Class ExtractiveSelector

java.lang.Object
com.redis.vl.extensions.summarization.ExtractiveSelector

public class ExtractiveSelector extends Object
BERT-based extractive summarization using sentence clustering.

This class selects the most representative sentences from a document by embedding sentences with BERT, clustering them with k-means, and selecting the sentence closest to each cluster centroid.

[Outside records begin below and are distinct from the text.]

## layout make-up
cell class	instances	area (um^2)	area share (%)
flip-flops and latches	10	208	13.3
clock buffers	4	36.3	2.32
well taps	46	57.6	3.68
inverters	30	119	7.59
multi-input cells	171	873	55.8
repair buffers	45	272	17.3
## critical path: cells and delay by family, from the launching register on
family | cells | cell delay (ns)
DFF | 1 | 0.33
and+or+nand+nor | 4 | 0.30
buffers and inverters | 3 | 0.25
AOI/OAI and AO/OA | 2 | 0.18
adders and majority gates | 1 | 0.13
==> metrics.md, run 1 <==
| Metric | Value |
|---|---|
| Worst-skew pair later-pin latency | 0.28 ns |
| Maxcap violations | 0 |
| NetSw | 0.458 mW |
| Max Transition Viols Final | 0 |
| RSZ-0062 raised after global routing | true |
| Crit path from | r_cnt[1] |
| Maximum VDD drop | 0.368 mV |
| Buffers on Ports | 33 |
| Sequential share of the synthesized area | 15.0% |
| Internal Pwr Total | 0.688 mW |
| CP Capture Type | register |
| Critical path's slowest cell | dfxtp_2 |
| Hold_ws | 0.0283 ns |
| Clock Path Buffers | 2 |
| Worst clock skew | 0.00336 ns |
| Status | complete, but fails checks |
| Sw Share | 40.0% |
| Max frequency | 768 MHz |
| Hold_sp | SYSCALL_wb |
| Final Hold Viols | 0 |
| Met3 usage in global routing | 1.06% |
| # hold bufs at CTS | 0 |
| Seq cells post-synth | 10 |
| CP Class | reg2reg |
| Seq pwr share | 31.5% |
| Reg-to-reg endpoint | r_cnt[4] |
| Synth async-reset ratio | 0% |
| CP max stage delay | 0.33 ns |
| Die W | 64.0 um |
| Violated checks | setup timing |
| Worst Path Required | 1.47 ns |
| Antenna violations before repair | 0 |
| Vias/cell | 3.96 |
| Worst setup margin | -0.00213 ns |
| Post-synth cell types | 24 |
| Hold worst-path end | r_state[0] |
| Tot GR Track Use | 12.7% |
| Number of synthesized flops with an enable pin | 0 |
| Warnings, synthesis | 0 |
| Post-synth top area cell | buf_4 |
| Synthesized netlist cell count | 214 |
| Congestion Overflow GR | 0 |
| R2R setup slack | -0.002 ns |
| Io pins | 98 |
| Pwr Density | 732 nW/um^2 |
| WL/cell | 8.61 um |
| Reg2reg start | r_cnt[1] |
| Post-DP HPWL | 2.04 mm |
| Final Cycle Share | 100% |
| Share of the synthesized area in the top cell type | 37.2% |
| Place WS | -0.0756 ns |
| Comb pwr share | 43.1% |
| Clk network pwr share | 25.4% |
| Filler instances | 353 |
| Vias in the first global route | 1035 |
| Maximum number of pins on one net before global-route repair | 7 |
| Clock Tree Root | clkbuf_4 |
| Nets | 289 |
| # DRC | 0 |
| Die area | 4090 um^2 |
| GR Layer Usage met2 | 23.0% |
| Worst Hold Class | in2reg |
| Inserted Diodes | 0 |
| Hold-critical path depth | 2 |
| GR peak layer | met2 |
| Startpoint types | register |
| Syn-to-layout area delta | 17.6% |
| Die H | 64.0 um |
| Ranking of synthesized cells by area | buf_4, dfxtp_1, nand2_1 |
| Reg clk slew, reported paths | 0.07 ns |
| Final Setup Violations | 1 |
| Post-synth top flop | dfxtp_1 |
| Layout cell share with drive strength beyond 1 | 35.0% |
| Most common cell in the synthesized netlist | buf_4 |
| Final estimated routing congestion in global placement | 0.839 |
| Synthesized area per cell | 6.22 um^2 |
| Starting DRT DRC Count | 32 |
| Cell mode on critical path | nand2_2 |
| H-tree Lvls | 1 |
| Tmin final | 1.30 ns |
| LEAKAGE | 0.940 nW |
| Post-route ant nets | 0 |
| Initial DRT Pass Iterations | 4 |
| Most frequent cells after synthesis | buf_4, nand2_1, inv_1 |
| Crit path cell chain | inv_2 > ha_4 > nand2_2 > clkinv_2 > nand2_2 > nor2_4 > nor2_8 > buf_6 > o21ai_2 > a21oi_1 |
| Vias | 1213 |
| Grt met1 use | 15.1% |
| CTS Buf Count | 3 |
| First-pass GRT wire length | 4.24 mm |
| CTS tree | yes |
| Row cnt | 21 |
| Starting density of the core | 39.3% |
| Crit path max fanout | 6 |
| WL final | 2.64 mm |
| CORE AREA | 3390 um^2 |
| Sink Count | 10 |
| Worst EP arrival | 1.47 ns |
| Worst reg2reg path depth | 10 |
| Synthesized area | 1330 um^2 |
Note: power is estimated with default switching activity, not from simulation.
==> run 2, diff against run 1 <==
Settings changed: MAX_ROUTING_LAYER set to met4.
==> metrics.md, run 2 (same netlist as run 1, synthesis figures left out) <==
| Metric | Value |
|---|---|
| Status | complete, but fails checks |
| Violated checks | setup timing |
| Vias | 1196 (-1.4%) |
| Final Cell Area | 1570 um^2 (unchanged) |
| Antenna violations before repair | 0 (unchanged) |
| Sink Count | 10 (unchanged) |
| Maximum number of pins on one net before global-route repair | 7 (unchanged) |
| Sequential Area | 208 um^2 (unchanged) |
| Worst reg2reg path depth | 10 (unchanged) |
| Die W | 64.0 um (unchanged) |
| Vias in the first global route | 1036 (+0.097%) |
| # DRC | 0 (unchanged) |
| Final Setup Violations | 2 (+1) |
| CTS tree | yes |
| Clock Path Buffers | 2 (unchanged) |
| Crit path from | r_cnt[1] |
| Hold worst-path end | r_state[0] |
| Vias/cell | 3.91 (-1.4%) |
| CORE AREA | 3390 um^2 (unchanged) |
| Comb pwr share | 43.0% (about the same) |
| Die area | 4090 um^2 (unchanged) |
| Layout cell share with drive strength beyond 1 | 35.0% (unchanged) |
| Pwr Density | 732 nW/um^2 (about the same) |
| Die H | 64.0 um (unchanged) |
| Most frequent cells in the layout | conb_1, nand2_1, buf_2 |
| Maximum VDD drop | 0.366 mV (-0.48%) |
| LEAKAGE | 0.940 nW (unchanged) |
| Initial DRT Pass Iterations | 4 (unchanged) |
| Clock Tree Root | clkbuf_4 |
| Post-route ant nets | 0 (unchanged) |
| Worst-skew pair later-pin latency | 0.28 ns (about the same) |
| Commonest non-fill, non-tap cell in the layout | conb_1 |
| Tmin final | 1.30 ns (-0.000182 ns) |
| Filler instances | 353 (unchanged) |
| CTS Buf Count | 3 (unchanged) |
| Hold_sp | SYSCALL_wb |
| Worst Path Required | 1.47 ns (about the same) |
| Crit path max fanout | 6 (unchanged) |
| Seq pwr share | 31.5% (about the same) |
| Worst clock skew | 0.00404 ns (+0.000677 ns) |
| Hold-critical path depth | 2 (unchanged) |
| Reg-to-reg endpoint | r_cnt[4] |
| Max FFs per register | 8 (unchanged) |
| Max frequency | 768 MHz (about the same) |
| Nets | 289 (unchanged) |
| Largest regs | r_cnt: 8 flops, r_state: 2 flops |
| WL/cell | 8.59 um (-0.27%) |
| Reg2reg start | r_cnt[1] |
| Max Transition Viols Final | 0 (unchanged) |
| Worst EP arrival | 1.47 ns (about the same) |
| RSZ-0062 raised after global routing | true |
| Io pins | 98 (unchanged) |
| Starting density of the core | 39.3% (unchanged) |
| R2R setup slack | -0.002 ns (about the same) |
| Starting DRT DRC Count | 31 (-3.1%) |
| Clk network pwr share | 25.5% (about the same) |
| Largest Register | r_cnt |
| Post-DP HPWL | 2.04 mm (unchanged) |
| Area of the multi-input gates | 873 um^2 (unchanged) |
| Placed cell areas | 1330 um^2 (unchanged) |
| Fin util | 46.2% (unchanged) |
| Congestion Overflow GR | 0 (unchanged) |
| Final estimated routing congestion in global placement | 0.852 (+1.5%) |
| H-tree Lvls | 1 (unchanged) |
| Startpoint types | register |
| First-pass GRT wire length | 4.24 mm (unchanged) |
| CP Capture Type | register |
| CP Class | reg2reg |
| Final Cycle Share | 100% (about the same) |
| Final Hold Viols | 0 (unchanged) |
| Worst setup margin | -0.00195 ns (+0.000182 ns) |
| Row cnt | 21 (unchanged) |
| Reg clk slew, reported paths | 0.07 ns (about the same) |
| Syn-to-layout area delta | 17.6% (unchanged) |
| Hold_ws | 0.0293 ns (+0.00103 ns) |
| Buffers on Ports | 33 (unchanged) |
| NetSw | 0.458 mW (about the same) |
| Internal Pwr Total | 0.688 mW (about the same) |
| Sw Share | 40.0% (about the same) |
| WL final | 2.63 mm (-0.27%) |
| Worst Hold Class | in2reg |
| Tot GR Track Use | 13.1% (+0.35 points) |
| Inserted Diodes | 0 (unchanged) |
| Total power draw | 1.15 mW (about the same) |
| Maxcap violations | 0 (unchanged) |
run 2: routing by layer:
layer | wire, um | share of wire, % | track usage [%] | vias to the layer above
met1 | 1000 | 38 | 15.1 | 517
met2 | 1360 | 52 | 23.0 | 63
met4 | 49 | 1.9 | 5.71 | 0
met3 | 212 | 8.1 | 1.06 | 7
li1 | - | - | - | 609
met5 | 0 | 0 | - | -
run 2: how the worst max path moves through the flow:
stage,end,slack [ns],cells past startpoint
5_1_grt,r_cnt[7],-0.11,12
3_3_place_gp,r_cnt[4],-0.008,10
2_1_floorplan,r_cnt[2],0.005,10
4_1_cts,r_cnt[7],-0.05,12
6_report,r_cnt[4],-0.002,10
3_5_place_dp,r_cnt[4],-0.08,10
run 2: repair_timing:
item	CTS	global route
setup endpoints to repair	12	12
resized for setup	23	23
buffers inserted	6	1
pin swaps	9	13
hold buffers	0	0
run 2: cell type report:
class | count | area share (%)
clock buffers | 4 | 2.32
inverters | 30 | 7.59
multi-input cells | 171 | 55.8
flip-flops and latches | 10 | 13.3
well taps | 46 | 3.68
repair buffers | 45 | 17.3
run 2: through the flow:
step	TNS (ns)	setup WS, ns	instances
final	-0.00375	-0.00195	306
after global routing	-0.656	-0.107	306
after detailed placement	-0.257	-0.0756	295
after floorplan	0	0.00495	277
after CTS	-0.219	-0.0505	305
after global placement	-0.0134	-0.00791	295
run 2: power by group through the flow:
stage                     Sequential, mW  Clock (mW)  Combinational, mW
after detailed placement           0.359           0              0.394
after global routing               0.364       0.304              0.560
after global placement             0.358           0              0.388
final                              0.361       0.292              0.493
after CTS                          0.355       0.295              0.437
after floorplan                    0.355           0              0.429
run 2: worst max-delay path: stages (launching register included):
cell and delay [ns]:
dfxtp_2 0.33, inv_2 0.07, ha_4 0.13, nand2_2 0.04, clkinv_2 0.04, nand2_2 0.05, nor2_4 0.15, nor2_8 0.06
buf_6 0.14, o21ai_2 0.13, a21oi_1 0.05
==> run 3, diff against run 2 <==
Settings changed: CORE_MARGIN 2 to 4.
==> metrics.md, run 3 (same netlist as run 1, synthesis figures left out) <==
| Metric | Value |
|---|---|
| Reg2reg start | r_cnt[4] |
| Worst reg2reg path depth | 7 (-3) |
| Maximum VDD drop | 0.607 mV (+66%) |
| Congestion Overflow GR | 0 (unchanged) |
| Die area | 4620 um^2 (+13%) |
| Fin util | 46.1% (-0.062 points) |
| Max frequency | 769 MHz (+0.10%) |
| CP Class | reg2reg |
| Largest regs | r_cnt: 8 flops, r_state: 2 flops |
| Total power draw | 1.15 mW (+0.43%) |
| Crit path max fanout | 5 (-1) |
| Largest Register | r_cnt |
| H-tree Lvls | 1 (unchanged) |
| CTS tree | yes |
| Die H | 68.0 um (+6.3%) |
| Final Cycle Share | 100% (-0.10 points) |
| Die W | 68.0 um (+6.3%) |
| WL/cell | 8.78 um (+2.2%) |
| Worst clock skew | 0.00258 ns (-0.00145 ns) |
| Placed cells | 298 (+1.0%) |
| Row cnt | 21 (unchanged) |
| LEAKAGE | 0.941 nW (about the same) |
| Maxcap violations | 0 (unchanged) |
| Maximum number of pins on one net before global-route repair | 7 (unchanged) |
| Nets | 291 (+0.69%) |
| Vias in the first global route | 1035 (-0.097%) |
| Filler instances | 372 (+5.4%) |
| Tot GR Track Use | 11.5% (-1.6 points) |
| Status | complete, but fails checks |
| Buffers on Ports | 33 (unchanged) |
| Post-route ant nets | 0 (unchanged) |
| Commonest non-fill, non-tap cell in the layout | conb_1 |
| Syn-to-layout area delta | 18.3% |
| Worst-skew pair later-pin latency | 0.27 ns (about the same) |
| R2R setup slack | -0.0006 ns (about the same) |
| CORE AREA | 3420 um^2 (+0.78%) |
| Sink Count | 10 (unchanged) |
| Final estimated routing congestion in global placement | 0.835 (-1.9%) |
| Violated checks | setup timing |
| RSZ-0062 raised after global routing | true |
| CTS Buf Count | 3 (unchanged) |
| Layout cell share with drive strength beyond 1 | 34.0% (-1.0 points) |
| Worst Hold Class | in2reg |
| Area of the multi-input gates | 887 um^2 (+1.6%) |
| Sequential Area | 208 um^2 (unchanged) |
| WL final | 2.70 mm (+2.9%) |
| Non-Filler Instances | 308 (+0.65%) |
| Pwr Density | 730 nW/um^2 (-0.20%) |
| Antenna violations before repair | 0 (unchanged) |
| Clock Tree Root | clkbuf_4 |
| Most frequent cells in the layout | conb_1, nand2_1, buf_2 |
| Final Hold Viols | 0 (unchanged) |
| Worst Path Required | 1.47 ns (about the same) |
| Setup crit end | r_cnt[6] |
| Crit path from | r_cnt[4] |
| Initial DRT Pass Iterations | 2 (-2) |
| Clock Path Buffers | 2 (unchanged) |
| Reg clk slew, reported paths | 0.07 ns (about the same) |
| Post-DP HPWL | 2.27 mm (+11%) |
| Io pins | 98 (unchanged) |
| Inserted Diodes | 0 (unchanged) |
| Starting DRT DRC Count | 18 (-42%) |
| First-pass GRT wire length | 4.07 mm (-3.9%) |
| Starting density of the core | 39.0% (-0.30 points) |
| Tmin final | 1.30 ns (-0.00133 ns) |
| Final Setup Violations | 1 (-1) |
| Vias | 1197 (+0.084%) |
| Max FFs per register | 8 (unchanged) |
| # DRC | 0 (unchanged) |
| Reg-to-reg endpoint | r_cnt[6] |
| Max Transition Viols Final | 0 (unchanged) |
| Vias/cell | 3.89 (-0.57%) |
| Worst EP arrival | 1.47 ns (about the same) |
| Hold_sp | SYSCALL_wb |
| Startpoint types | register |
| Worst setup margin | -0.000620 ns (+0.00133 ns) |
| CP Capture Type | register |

Key Feature: Preserves original text exactly, which is critical for SubEM (Substring Exact Match) evaluation where paraphrasing fails.

Example Usage:


 SentenceTransformersVectorizer vectorizer = SentenceTransformersVectorizer.builder()
     .modelName("all-MiniLM-L6-v2")
     .build();

 ExtractiveSelector selector = new ExtractiveSelector(vectorizer);
 SentenceSplitter splitter = new SentenceSplitter();

 String document = "Long document text...";
 List<String> sentences = splitter.split(document);
 List<String> keySentences = selector.selectKeySentences(sentences, 10);

 // keySentences contains the 10 most representative sentences
 // in their original order, with exact original text preserved
 
  • Constructor Details

    • ExtractiveSelector

      public ExtractiveSelector(SentenceTransformersVectorizer embedder)
      Create an extractive selector with default settings.
      Parameters:
      embedder - The sentence transformer vectorizer for embeddings
    • ExtractiveSelector

      public ExtractiveSelector(SentenceTransformersVectorizer embedder, int defaultNumSentences)
      Create an extractive selector with custom number of sentences.
      Parameters:
      embedder - The sentence transformer vectorizer for embeddings
      defaultNumSentences - Default number of sentences to select
    • ExtractiveSelector

      public ExtractiveSelector(SentenceTransformersVectorizer embedder, int defaultNumSentences, int maxIterations)
      Create an extractive selector with full configuration.
      Parameters:
      embedder - The sentence transformer vectorizer for embeddings
      defaultNumSentences - Default number of sentences to select
      maxIterations - Maximum k-means iterations
  • Method Details

    • selectKeySentences

      public List<String> selectKeySentences(List<String> sentences)
      Select the most representative sentences using the default count.
      Parameters:
      sentences - List of sentences to select from
      Returns:
      Selected sentences in original order
    • selectKeySentences

      public List<String> selectKeySentences(List<String> sentences, int k)
      Select the k most representative sentences from the input.

      Algorithm:

      1. Embed all sentences using BERT
      2. Cluster embeddings using k-means++
      3. For each cluster, select the sentence closest to the centroid
      4. Return sentences in their original order
      Parameters:
      sentences - List of sentences to select from
      k - Number of sentences to select
      Returns:
      Selected sentences in original order (preserves exact text)
    • builder

      Builder for ExtractiveSelector.